On a leafy street off Melrose Avenue, past trendy fashion boutiques, a bungalow with large picture-frame windows can easily catch the eye with its colorful mural evoking a deconstructed Mondrian painting. The Beverly Grove space could be mistaken for an art gallery, but what hangs within the white walls is Atelier & Repairs’ one-of-a-kind fashion made from discarded garments that have been fixed, modified and zhooshed with bright stitching and vivid patches.
“It’s not a basic brand,” said Maurizio Donadi, the Vernon-based company’s creative director, relaxing in one of the store’s artsy armchairs constructed from Lucite and butter-yellow, patent-leather cushions. “There’s a wanting to be, by choice, creative.”
Atelier & Repairs also gives its own spin to sustainability. Holding up a white shirt that was once a classic button-down, Donadi then goes through the steps that gave it a second life.
“We made a kimono collar. We made it short-sleeved. We put a lot of tonal patches here,” he said, flipping to the back, “because there were probably holes and stains.”
At $325, the open-front jacket is a breezy style, suitable for a modern bohemian. For customers preferring traditional silhouettes, Atelier & Repairs also offers chinos, jeans, denim jackets and sweatshirts, all in unisex sizes.

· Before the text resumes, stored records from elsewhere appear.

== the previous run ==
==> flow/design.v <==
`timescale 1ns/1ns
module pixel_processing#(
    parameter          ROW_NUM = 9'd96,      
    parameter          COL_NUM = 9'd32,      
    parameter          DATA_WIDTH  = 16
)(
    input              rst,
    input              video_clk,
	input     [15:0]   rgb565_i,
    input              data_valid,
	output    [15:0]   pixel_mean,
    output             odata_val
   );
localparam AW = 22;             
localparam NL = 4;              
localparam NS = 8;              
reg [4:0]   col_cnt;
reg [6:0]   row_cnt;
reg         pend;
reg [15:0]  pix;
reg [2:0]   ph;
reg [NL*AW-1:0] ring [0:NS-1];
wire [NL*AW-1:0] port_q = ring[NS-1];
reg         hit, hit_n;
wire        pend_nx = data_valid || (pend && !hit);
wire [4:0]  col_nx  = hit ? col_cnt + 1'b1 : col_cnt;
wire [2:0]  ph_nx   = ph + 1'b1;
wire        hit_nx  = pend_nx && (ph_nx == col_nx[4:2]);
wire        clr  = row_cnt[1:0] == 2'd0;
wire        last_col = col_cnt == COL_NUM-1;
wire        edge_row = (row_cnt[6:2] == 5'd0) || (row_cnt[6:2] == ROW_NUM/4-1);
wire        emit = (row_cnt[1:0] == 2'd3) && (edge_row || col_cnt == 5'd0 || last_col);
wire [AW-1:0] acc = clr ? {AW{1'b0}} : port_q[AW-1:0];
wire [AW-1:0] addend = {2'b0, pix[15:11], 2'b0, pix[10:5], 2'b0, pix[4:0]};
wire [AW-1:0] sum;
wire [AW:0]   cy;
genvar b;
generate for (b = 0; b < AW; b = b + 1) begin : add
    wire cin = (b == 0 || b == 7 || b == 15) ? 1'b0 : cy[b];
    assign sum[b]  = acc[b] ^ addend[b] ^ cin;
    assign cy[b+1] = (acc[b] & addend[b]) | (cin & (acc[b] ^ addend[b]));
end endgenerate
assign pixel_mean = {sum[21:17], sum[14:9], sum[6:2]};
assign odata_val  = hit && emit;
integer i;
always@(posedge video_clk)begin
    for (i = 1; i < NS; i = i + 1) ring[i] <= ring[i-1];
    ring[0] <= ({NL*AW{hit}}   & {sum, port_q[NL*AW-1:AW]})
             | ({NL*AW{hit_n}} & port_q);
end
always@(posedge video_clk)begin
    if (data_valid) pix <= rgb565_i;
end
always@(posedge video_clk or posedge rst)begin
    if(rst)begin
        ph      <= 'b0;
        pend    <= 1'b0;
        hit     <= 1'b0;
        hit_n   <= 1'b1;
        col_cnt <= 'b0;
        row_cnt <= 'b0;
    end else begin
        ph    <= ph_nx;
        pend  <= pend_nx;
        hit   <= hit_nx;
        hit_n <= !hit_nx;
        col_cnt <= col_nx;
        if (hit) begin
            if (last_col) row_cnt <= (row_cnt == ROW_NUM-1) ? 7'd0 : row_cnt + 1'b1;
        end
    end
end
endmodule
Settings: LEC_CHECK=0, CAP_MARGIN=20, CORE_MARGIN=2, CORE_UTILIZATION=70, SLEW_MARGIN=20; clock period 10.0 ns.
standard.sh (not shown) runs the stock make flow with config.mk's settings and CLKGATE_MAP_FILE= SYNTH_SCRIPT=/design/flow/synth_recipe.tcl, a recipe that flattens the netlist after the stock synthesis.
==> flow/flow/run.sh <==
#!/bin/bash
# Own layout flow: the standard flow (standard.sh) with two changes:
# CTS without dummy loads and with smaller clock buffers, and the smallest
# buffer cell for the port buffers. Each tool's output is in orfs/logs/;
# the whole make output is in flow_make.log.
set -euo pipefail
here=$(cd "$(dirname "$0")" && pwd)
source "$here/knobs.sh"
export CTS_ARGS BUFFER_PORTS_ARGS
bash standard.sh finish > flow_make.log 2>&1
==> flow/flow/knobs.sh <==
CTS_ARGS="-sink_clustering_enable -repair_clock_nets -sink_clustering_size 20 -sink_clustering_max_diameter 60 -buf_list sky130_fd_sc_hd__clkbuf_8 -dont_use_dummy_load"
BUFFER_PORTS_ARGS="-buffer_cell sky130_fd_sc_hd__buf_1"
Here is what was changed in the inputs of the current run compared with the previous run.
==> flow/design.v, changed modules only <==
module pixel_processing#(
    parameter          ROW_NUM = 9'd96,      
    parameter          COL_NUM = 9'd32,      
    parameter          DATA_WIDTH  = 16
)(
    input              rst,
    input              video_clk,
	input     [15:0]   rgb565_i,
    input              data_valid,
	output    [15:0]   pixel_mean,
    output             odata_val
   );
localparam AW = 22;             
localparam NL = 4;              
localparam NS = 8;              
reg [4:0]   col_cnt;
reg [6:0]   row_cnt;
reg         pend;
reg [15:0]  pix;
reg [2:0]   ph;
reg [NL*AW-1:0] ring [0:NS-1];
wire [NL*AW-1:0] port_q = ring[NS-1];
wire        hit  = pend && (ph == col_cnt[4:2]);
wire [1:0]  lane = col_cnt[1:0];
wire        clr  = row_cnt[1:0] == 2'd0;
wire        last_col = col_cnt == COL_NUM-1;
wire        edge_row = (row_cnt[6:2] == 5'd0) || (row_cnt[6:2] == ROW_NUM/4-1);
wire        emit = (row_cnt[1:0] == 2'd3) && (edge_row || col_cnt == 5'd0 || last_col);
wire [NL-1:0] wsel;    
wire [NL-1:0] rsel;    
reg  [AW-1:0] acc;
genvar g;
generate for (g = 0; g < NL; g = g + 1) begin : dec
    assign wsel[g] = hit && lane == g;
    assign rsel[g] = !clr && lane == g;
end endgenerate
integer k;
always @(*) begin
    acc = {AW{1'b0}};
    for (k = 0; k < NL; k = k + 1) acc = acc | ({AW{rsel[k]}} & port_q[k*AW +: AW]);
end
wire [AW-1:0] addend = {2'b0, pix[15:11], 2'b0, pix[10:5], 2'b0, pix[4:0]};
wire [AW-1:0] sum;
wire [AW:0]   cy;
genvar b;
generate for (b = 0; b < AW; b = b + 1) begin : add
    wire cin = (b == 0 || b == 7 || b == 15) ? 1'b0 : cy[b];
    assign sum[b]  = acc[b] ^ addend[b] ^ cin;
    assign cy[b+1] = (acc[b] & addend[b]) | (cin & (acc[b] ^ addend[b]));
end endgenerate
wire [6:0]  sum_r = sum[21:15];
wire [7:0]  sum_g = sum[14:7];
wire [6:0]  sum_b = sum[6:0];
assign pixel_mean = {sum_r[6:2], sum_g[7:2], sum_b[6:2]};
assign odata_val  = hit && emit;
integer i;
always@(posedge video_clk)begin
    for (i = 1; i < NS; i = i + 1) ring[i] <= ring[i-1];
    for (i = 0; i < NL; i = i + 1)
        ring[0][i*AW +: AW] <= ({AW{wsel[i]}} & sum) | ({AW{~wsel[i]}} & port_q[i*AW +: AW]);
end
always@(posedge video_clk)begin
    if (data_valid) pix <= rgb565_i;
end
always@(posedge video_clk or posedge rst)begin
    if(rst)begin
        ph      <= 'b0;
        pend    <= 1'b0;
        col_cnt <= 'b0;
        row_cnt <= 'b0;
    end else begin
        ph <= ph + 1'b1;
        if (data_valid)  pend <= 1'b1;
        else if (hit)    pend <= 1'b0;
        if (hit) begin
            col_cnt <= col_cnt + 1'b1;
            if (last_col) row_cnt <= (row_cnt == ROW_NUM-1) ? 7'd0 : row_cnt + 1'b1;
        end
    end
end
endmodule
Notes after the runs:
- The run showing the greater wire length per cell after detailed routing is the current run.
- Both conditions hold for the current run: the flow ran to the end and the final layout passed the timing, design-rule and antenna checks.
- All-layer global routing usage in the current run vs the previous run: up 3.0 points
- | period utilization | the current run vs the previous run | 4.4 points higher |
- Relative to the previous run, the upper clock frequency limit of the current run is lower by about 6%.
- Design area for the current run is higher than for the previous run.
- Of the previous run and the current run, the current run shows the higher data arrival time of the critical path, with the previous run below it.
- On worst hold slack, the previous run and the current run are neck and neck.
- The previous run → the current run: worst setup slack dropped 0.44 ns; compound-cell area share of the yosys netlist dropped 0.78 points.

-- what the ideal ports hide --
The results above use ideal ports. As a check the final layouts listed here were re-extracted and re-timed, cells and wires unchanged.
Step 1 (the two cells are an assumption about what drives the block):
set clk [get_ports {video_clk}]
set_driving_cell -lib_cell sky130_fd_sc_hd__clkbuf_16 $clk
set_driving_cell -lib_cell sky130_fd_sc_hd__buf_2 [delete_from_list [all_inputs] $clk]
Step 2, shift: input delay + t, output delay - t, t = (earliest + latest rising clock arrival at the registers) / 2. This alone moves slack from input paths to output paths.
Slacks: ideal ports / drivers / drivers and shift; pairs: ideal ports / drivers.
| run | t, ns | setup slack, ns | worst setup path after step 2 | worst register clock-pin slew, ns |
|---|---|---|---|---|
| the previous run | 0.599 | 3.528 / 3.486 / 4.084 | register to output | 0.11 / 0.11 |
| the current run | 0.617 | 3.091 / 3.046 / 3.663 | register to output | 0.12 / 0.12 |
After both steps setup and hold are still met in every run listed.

“We are a creative solution for world excess,” Donadi said. Lamenting the enormous amount of clothing and textiles produced in the fashion industry, he added: “There is enough to use for decades.”

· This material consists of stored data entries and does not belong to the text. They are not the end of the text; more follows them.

Context: an optimization exercise on an open-source flow, tuned for small area, a short achievable clock period and few clock cycles. The choices shown serve that exercise and are no tape-out recipe.
The RTL was checked by simulation tests, not by an equivalence proof against the original design.
Power figures rest on the tool's default switching activity, not on a simulated workload.

==> flow/design.v (outline; a module is shown in full before it is edited, if it fits) <==
// module alu: 32 lines
// module shifter: 30 lines
// module mux2ig: 3 lines
// module and2g: 3 lines
// module xor2g: 3 lines
// module xnor2g: 3 lines
// module a21oig: 3 lines
// module o21aig: 3 lines
// module ksadd14: 218 lines
// module ksadd32s: 719 lines
// module controller: 63 lines
// module reg32: 11 lines
// module regfile: 29 lines
// module reg32e: 8 lines
// module decode5: 13 lines
// module rdmux31: 26 lines
// module aoi222: 3 lines
// module nand2g: 3 lines
// module nand3g: 3 lines
// module nand4g: 3 lines
// module nor2g: 3 lines
// module inv1g: 3 lines
// module nor3g: 3 lines
// module ldconv: 13 lines
// module stconv: 5 lines
// module stbits: 7 lines
// module kappa3_light_core: 188 lines
// module mispred: 7 lines
// module dffq: 7 lines
// module ctlff: 10 lines
// module add17: 5 lines
module kappa3_light_core(input         clock,
			 input 	       reset,
			 output [31:0] mem_addr,
			 output        mem_read,
			 output        mem_write,
			 output [31:0] mem_wrdata,
			 output [3:0]  mem_wrbits,
			 input [31:0]  mem_rddata);
  // ...
==> flow/flow/run.sh <==
#!/bin/bash
# Layout flow: the standard synthesis (standard.sh synth, unchanged), then
# the standard ORFS steps (standard.sh) with three changes:
#  - the port buffers are buf_4 cells instead of the cell buffer_ports picks
#    by default (a slow delay cell on this platform);
#  - timing repair aims for a larger setup margin, on the worst endpoints only;
#  - clock tree synthesis inserts no dummy loads (same buffers and clustering
#    as config.mk's CTS settings).
# make's output goes to flow_synth.log and flow_layout.log, each ORFS step's
# to orfs/logs/.
set -euo pipefail
cd "$(dirname "$0")/.."
bash standard.sh synth > flow_synth.log 2>&1
bash standard.sh "BUFFER_PORTS_ARGS=-buffer_cell sky130_fd_sc_hd__buf_4" \
     SETUP_SLACK_MARGIN=6.5 TNS_END_PERCENT=5 \
     "CTS_ARGS=-sink_clustering_enable -repair_clock_nets -buf_list sky130_fd_sc_hd__clkbuf_16 -sink_clustering_size 24 -sink_clustering_max_diameter 80 -dont_use_dummy_load" \
     finish > flow_layout.log 2>&1
==> flow/standard.sh <==
#!/bin/bash
# synth_recipe.tcl (not shown) runs the flow's synth.tcl, then flattens the netlist and writes it again
# the make line also repeats each setting of config.mk as NAME=value (left out here)
make -C /OpenROAD-flow-scripts/flow DESIGN_CONFIG=/design/flow/config.mk WORK_HOME=/design/flow/orfs CLKGATE_MAP_FILE= SYNTH_SCRIPT=/design/flow/synth_recipe.tcl "${@:-finish}"
==> flow/config.mk <==
export PLATFORM = sky130hd
export DESIGN_NAME = kappa3_light_core
export DESIGN_NICKNAME = kappa3_light_core
export VERILOG_FILES = /design/flow/design.v
export SDC_FILE = /design/flow/constraint.sdc
export NUM_CORES = 8
export LEC_CHECK = 0
export CAP_MARGIN = 25
export CORE_MARGIN = 2
export CORE_UTILIZATION = 60
export CTS_BUF_LIST = sky130_fd_sc_hd__clkbuf_16
export CTS_CLUSTER_DIAMETER = 80
export CTS_CLUSTER_SIZE = 24
export PLACE_DENSITY = 0.7
export SLEW_MARGIN = 25
export SYNTH_HIERARCHICAL = 1
==> flow/constraint.sdc <==
create_clock -name core_clock -period 10.0 [get_ports {clock}]
set_input_delay 2.0000 -clock core_clock [delete_from_list [all_inputs] [get_ports {clock}]]
set_output_delay 2.0000 -clock core_clock [all_outputs]
set_load 0.01 [all_outputs]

Donadi has followed an unusual trajectory through fashion, which has taken him from steel work in his native Italy to overseeing the openings of hundreds of Benetton stores to making executive decisions at A/X Armani Exchange, Levi’s XX and Polo Ralph Lauren.
He has adopted the motto of a department store he had visited in the Deep South in the 1980s. “We’re here to surprise and delight our customer,” he said.
“Retail has become very predictable. … We have a responsibility to entertain our customer,” Donadi said.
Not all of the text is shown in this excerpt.